There are a number of other little goodies worth mentioning too. A built-in music player can be enjoyed by talking to the Piano player in Werites Beacon, for example, and given the overall quality of the game's score, that's definitely a good thing (think classic RPG orchestra mixed with the occasional jazzy tune). Recipe hunts, quiz shows, rare monsters, hidden titles, and even special artworks can all be enjoyed as in-game diversions as well, and with the story being as predominately average as it is, that means a lot.
Curiously, it's the battle system that serves as the biggest point of contention in the game despite an impressive background and a fair amount of press. Built by a handful of the Soul Calibur team members, Legendia's combat engine actually resembles a fighting game more than it does a role-player. On a surface level, that makes warfare a heck of a lot of fun. Special maneuvers, super throws, tag team combos, and a host of other likewise attacks can all be pulled off in real-time against whatever gets in your way. Players can even charge up a "Climax Gauge" to stop time for extra damage and issue various AI commands to team members for desired results.
Needless to say, combat can definitely get addicting and it's in that way that Tales of Legendia truly succeeds. If you can sit down and enjoy battles with even the lowliest of monsters, then you've definitely found yourself a solid skirmish system -- and that's exactly what this game does, it makes battling enemies entertaining no matter whom they are... or at least, that's how things start out.
You see, no matter how customizable and personalized you make your characters (be it by assigning titles that affect their stats, manipulating their "Eres" attacks, or whatever), most of it really doesn't matter for the first 40-50% of the game.

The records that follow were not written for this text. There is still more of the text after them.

### ./design.v
`default_nettype none
module strobe_div #(
    parameter DIV   = 10,
    parameter RESET_VAL   = 0
) (
    input wire logic i_clk,
    input wire logic i_reset,
    output logic o_strobe
);
  if (DIV < 2) begin : param_check
    $error("DIV < 2: %d", DIV);
  end
  if (RESET_VAL > DIV - 1) begin
    $error("RESET_VAL > DIV - 1: %d > %d", RESET_VAL, DIV - 1);
  end
  localparam WIDTH = $clog2(DIV);
  logic [WIDTH - 1:0] counter;
  initial counter = WIDTH'(RESET_VAL);
  always_ff @(posedge i_clk) begin
    if (i_reset) begin
      counter <= WIDTH'(RESET_VAL);
    end else if (counter == WIDTH'(DIV - 1)) begin
      counter <= 0;
    end else begin
      counter <= counter + 1;
    end
  end
  assign o_strobe = counter == WIDTH'(DIV - 1);
endmodule
`default_nettype none
module uart_rx #(
    parameter BAUD_DIV   = 3,
    parameter DATA_BITS   = 8
) (
    input wire logic i_clk,
    input wire logic i_reset,
    input wire logic i_rx,
    output logic [DATA_BITS - 1:0] o_data,
    output logic o_ready_strobe
);
  logic baud_strobe;
  logic strobe_reset;
  strobe_div #(.DIV(BAUD_DIV), .RESET_VAL(BAUD_DIV / 2)) strobe_div (
      .i_clk,
      .i_reset(strobe_reset),
      .o_strobe(baud_strobe)
  );
  localparam IDLE = 0;
  localparam START_BIT = 1;
  localparam STOP_BIT = DATA_BITS + 2;
  logic [$clog2(STOP_BIT + 1) - 1:0] state;
  initial state = IDLE;
  always_ff @(posedge i_clk) begin
    if (i_reset) begin
      state <= IDLE;
    end else if (state == IDLE && !i_rx) begin
      state <= START_BIT;
    end else if (baud_strobe) begin
      if (state == STOP_BIT) begin
        state <= IDLE;
      end else begin
        state <= state + 1;
        o_data <= {i_rx, o_data[DATA_BITS - 1:1]};
      end
    end
  end
  assign strobe_reset = state == IDLE;
  assign o_ready_strobe = (state == STOP_BIT) && baud_strobe;
endmodule
### ./run.sh
#!/bin/bash
# OpenROAD 26Q1-2900-gdf79404cd8, Yosys 0.63+post, stock flow scripts
make -C /OpenROAD-flow-scripts/flow DESIGN_CONFIG=/design/flow/config.mk WORK_HOME=/design/flow/orfs finish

The entire first half of the experience is therefore incredibly easy and unless you intentionally force yourself to use a variety of different maneuvers, you can just rely on two or three basic attacks to get you through the combat. Luckily, the boss battles themselves are actually pretty elaborate and will require some actual strategy and constitution. But otherwise, it's easy going for the entire first half.

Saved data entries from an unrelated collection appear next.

===== ./run.sh =====
#!/bin/bash
# OpenROAD 26Q1-2900-gdf79404cd8, Yosys 0.63+post, stock flow scripts
make -C /OpenROAD-flow-scripts/flow DESIGN_CONFIG=/design/flow/config.mk WORK_HOME=/design/flow/orfs finish

===== ./constraint.sdc =====
current_design registerFile

set clk_period 10.8
set clk_io_pct 0.2

create_clock -name clk0 -period $clk_period [get_ports {clk}]

set non_clock_inputs [all_inputs -no_clocks]
set_input_delay [expr $clk_period * $clk_io_pct] -clock clk0 $non_clock_inputs
set_output_delay [expr $clk_period * $clk_io_pct] -clock clk0 [all_outputs]

===== ./config.mk =====
export PLATFORM = sky130hd
export DESIGN_NAME = registerFile
export DESIGN_NICKNAME = registerFile
export VERILOG_FILES = /design/flow/design.v
export SDC_FILE = /design/flow/constraint.sdc
export NUM_CORES = 4
export LEC_CHECK = 1
export CORE_AREA = 10 10 197 197
export DIE_AREA = 0 0 207 207

===== ./design.v =====
module registerFile
#(
    parameter NB_ADDR_MEM = 15
)(
    output            [31:0] o_gpi,
    output                   o_rst,
    output                   o_enbTx,
    output                   o_enbRx,
    output             [1:0] o_phase_sel,
    output                   o_run_log,
    output                   o_read_log,
    output [NB_ADDR_MEM-1:0] o_addr_log_to_mem,
    input             [31:0] i_gpo,
    input             [31:0] i_data_log_from_mem,
    input                    i_mem_full,
    input             [63:0] i_ber_samp_I,
    input             [63:0] i_ber_samp_Q,
    input             [63:0] i_ber_error_I,
    input             [63:0] i_ber_error_Q,    
    input                    i_rst,
    input                    clk
);
    localparam RESET       = 8'd0;      
    localparam EN_TX       = 8'd1;      
    localparam EN_RX       = 8'd2;      
    localparam PH_SEL      = 8'd3;      
    localparam RUN_MEM     = 8'd4;      
    localparam READ_MEM    = 8'd5;      
    localparam ADDR_MEM    = 8'd6;      
    localparam BER_S_I     = 8'd7;      
    localparam BER_S_Q     = 8'd8;      
    localparam BER_E_I     = 8'd9;      
    localparam BER_E_Q     = 8'd10;     
    localparam BER_H       = 8'd11;     
    localparam IS_MEM_FULL = 8'd12;
    reg            [31:0] gpi;
    reg                   rst;
    reg                   enbTx;
    reg                   enbRx;
    reg             [1:0] phase_sel;
    reg                   run_log;        
    reg                   read_log;       
    reg [NB_ADDR_MEM-1:0] addr_log_to_mem;
    reg                   prev_enable;
    reg             [1:0] BER_cnt;
    reg           [127:0] BER_buffer;
    reg             [1:0] cont_read_log;
    wire            [7:0] gpo_command;
    wire                  gpo_enable;
    wire           [22:0] gpo_data;
    assign gpo_command = i_gpo[31:24];
    assign gpo_enable  = i_gpo[23];
    assign gpo_data    = i_gpo[22:0];
    assign o_gpi              = gpi;
    assign o_rst              = rst;
    assign o_enbTx            = enbTx;
    assign o_enbRx            = enbRx;
    assign o_phase_sel        = phase_sel;
    assign o_run_log          = run_log;
    assign o_read_log         = read_log;
    assign o_addr_log_to_mem  = addr_log_to_mem;
    always @(posedge clk) begin
        if(i_rst) begin
            gpi             <= {32{1'b0}};
            rst             <= 1'b0;
            enbTx           <= 1'b0;
            enbRx           <= 1'b0;
            phase_sel       <= 2'b00;
            run_log         <= 1'b0;
            read_log        <= 1'b0;
            addr_log_to_mem <= {NB_ADDR_MEM{1'b0}};
            prev_enable     <= 1'b0;
            cont_read_log   <= 2'b00;
        end else begin
            if((gpo_enable == 1'b1) && (prev_enable == 1'b0)) begin
                case(gpo_command)
                    RESET:     rst             <= gpo_data[0];
                    EN_TX:     enbTx           <= gpo_data[0];
                    EN_RX:     enbRx           <= gpo_data[0];
                    PH_SEL:    phase_sel       <= gpo_data[1:0];
                    RUN_MEM:   begin
                               run_log         <= 1'b1;
                               read_log        <= 1'b0;
                    end
                    READ_MEM:   begin
                        if( i_mem_full ) begin
                            read_log        <= 1'b1;
                            cont_read_log   <= 2'b10;
                            addr_log_to_mem <= gpo_data[NB_ADDR_MEM-1:0];
                        end 
                    end
                    BER_S_I :
                        begin
                        gpi <= i_ber_samp_I[31:0];
                        BER_buffer <= i_ber_samp_I;
                        end
                    BER_S_Q :
                        begin
                        gpi <= i_ber_samp_Q[31:0];
                        BER_buffer <= i_ber_samp_Q;
                        end
                    BER_E_I :
                        begin
                        gpi <= i_ber_error_I[31:0];
                        BER_buffer <= i_ber_error_I;
                        end
                    BER_E_Q :
                        begin
                        gpi <= i_ber_error_Q[31:0];
                        BER_buffer <= i_ber_error_Q;
                        end
                    BER_H :
                        begin
                        gpi <= BER_buffer[63:32];  
                        end
                    IS_MEM_FULL:  gpi <= i_mem_full;
                endcase
            end
            else if(cont_read_log > 0) begin
                if (cont_read_log == 2'b10) begin
                    read_log <= 0;
                end
                else if (cont_read_log == 2'b01) begin
                    gpi      <= i_data_log_from_mem;
                end
                cont_read_log <= cont_read_log - 1'b1;
            end
            else if(run_log) begin
                run_log <= 0;
            end
            prev_enable <= gpo_enable;
        end
    end
endmodule

==> reports/metrics.sh <==
OUTCOME='completed'
PORTBUFFERS=368
TIMING.CRITICAL_PATH.BUF_INV=3
FIRST_GLOBAL_VIAS=6576
STAGE_LOG_WARNINGS=35
DIE_X_UM=207
CP.REQUIRED_NS=11.07
SYNTHDOMINANTCELLAREASHARE_PCT=18.8
GRT-OVFL-TOTAL=0
YOSYS-STAT-CELLS=611
CTS_SINKS=89
SYN_AREA_SQ_UM=6070
FP_UTIL_PCT=17.6
PLACE_CONGESTION=0.870
DRT_PASS1_ITERATIONS=5
GRT_MAX_DEGREE=69
ANTENNA_VIOL_NETS_FINAL=0
CP_PEAK_STAGE_DELAY_NS=0.74
CELLPOWERDENSITY_nW_PER_UM2=97.1
DIE_AREA_SQ_UM=42800
HTREEDEPTH=3
CRITICAL_PATH.STARTPOINT='i_gpo[24]'
POST-ROUTE-DRC-COUNT=0
AVGVIACOUNTPERCELL=4.55
CRITICAL_PATH.MAX_FANOUT=50
SYN_TO_FINAL_GROWTH_PCT=71.8
DR_TOTAL_VIAS=6350
PLACE_AREA_SQ_UM=10100
TRITONCTS.NUM_BUFFERS=9
WORST_SETUP_HOLD_PATH_CLK_SLEW_NS=0.08
WORSTPATHARRIVAL_NS=5.47
POST_CTS_RESIZE_COUNT=0
MIN_PERIOD_OVER_PERIOD_PCT=48.1
HOLDCRITPATHCLASS='flop to flop'
WORST_R2R_STARTPOINT='prev_enable$_SDFF_PP0_'
SETUP.WORST_PATH.CLASS='input port to flop'
YS_WARNS=1
PATH_DELAY_FAMILY='buffers and inverters'
YS_SEQ_SHARE_PCT=34.6
FINALSETUPTNS_NS=0
DPL.HPWL_UM=25200
DRV_SLEW=0
CTS_SETUP_BUFFERS=0
SYNTH-EDFF-COUNT=32
POST_ROUTE_DESIGN_AREA_SQ_UM=10400
CRITICAL_PATH.CELL_CHAIN='buf_4 > buf_4 > o21ai_1 > and3_1 > o31ai_4 > buf_4 > a21oi_1 > a221oi_1'
HOLD_PATH.STARTPOINT='addr_log_to_mem[4]$_SDFFE_PP0P_'
CHIPHEIGHT_UM=207
ROW_COUNT=68
NUMBER_OF_SYNTHESIZED_REGISTER_BITS=89
STDCELL_COUNT=1395
FIN_SKEW_NS=0.00972
FINALSETUPVIOLATIONS=0
POST_SYNTH_INST_COUNT=611
NUM-FILL-CELLS=3592
CTSHOLDBUFFERS=0
IR_WORST_VDD_uV=73.4
MOSTFREQUENTLAYOUTCELLS='365 x sky130_fd_sc_hd__clkdlybuf4s50_1, 65 x sky130_fd_sc_hd__a21oi_1, 57 x sky130_fd_sc_hd__dfxtp_1'
DRTITER0DRC=390
WORST-SLEW-PIN-TRANSITION_NS=0.859
SYNTH-AREA-YOSYS_SQ_UM=6070
AVGROUTEDWIREPERCELL_UM=22.1
ANTENNA_FOUND_INITIAL=6
CTS_TREE='built'
SYN-MEAN-INSTANCE-AREA_SQ_UM=9.94
DETAILED_ROUTE_WIRE_LENGTH_UM=30900
FIN_CRIT_NS=5.20
DP_CELLS=1377
SYNTH_ASYNC_SR_FLOP_SHARE_PCT=0
COMMONEST_REGISTER_CELL_AFTER_SYNTHESIS='sky130_fd_sc_hd__dfxtp_1'
RELSLEWSLACK_PCT=42.7
RSZ_0062_RAISED_AFTER_GLOBAL_ROUTING='no'
FMAX_MHz=192
CP_SLOWEST_CELL='sky130_fd_sc_hd__o31ai_4'
CAP_VIOLATIONS=0
MOSTFREQUENTLAYOUTCELL='sky130_fd_sc_hd__clkdlybuf4s50_1'
HOLD_VIOL=0
WORSTSETUPENDPOINTTYPE='flop'
SYNTHDOMINANTAREACELLTYPE='sky130_fd_sc_hd__dfxtp_1'
YS_TOP_CELLS_BY_AREA='sky130_fd_sc_hd__dfxtp_1 19%, sky130_fd_sc_hd__edfxtp_1 16%, sky130_fd_sc_hd__mux4_2 8.9%'
CRIT_PATH_START_KIND='input port'
DESIGN.CORE.AREA_SQ_UM=34500
CLK_PATH_BUF_DEPTH=2
STATIC_LEAKAGE_nW=3.54
IOS=377
WORST_HOLD_SLACK_NS=0.455
WORSTSKEWPAIRLATENCY_NS=0.36
DRIVE_GT1_SHARE_PCT=14.4
TOT_GR_TRACK_USE_PCT=13.9
YS_TYPES=44
WORST_PATH_MOST_REPEATED_CELL='sky130_fd_sc_hd__buf_4'
GRT_PASS1_WL_UM=44800
CLK_ROOT_BUFFER_CELL='sky130_fd_sc_hd__clkbuf_16'
-- power breakdown --
group	total (mW)	leakage, nW	internal, mW	switching [mW]
sequential	0.367	0.754	0.360	0.00688
clock	0.361	0.163	0.210	0.151
combinational	0.285	2.62	0.178	0.107
total	1.01	3.54	0.748	0.265
-- state kept, by name, summed over array words and instances, names as in the netlist --
name,count
BER_buffer,32
gpi,32
addr_log_to_mem,15
cont_read_log,2
phase_sel,2
enbRx,1
enbTx,1
prev_enable,1
read_log,1
rst,1
run_log,1
-- logic make-up after synthesis --
logic type | Yosys count | synth area share (%)
compound gates | 214 | 27.7
flops | 89 | 34.6
mux | 69 | 17.1
fa+ha+maj | 3 | 0.618
buf+inv | 81 | 5.96
simple gates | 155 | 14.0
-- final timing paths --
path	to	slack, ns	cells after the start
max	gpi[11]$_SDFFE_PP0P_	5.60	8
min	addr_log_to_mem[4]$_SDFFE_PP0P_	0.46	2
max reg2reg	gpi[11]$_SDFFE_PP0P_	8.39	5
min reg2reg	addr_log_to_mem[4]$_SDFFE_PP0P_	0.46	2
-- per-stage QoR --
stage	power [mW]	worst slack, ns	utilization [%]
3_3_place_gp	0.658	5.25	29.2
6_report	1.01	5.60	30.2
4_1_cts	1.03	5.62	30.2
3_5_place_dp	0.661	5.21	29.2
2_1_floorplan	0.496	5.07	-
5_1_grt	1.06	5.26	30.2
-- synth_stat cells (all sizes together) (28+ instances only) --
cell,instances
a21oi,65
dfxtp,57
clkbuf,41
mux2,39
o22ai,39
nand2,37
nor2,35
a221oi,34
nand2b,34
o31ai,33
edfxtp,32
buf,28
-- worst reg2reg max path, stage by stage (launching register included) --
cell                       delay, ns
sky130_fd_sc_hd__dfxtp_1        0.33
sky130_fd_sc_hd__nand2b_2       0.20
sky130_fd_sc_hd__o31ai_4        0.74
sky130_fd_sc_hd__buf_4          0.67
sky130_fd_sc_hd__a21oi_1        0.12
sky130_fd_sc_hd__a221oi_1       0.28
-- per-layer routing --
layer,track usage [%],share of wire [%]
met5,0,0.087
met4,1.91,1.6
met3,5.83,9.3
met2,21.8,47
met1,18.1,43
-- area by class of cell --
cell class | count | area, sq um | area share [%]
Timing Repair Buffer | 380 | 3770 | 36.1
Multi-Input combinational cell | 441 | 3620 | 34.7
Sequential cell | 89 | 2100 | 20.1
Tap cell | 455 | 569 | 5.46
Clock buffer | 10 | 239 | 2.29
Clock inverter | 6 | 87.6 | 0.839
Inverter | 12 | 45.0 | 0.432
Antenna cell | 2 | 5.00 | 0.0480
Power is estimated from default activity; no workload was simulated.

The good news is, that in the last half the game things aren't nearly as painless and your enemies show the aggression and tactics they should have always had. The rather ordinary storyline actually picks up a bit as well and by the time you reach the end of chapter five (of eight) everything comes together just as it's supposed to. In a way, it's almost as if the first four chapters are a different game entirely and tests your willingness to put up with the decent stuff in anticipation of the more impressive things to come. It'll probably also take you that long to get over the fact that there's no multiplayer in Legendia either (which is an option that the game is seemingly made for and considering its battle system and one that past "Tales" games have used to their advantage -- weird omission).
Oh, and while we're on the subject of good news I can't forget to mention Legendia's cool visual style. Sporting a super-deformed look that's unique to the world of kawaii, the game is certainly one of the most colorful experiences around. Likewise, the anime cutscenes that help move the story along are crafted extremely well and the town and dungeon designs are pretty inspired. The translation job deserves a couple of kudos too, and while the voice acting itself is rather stiff at least there's a lot of it.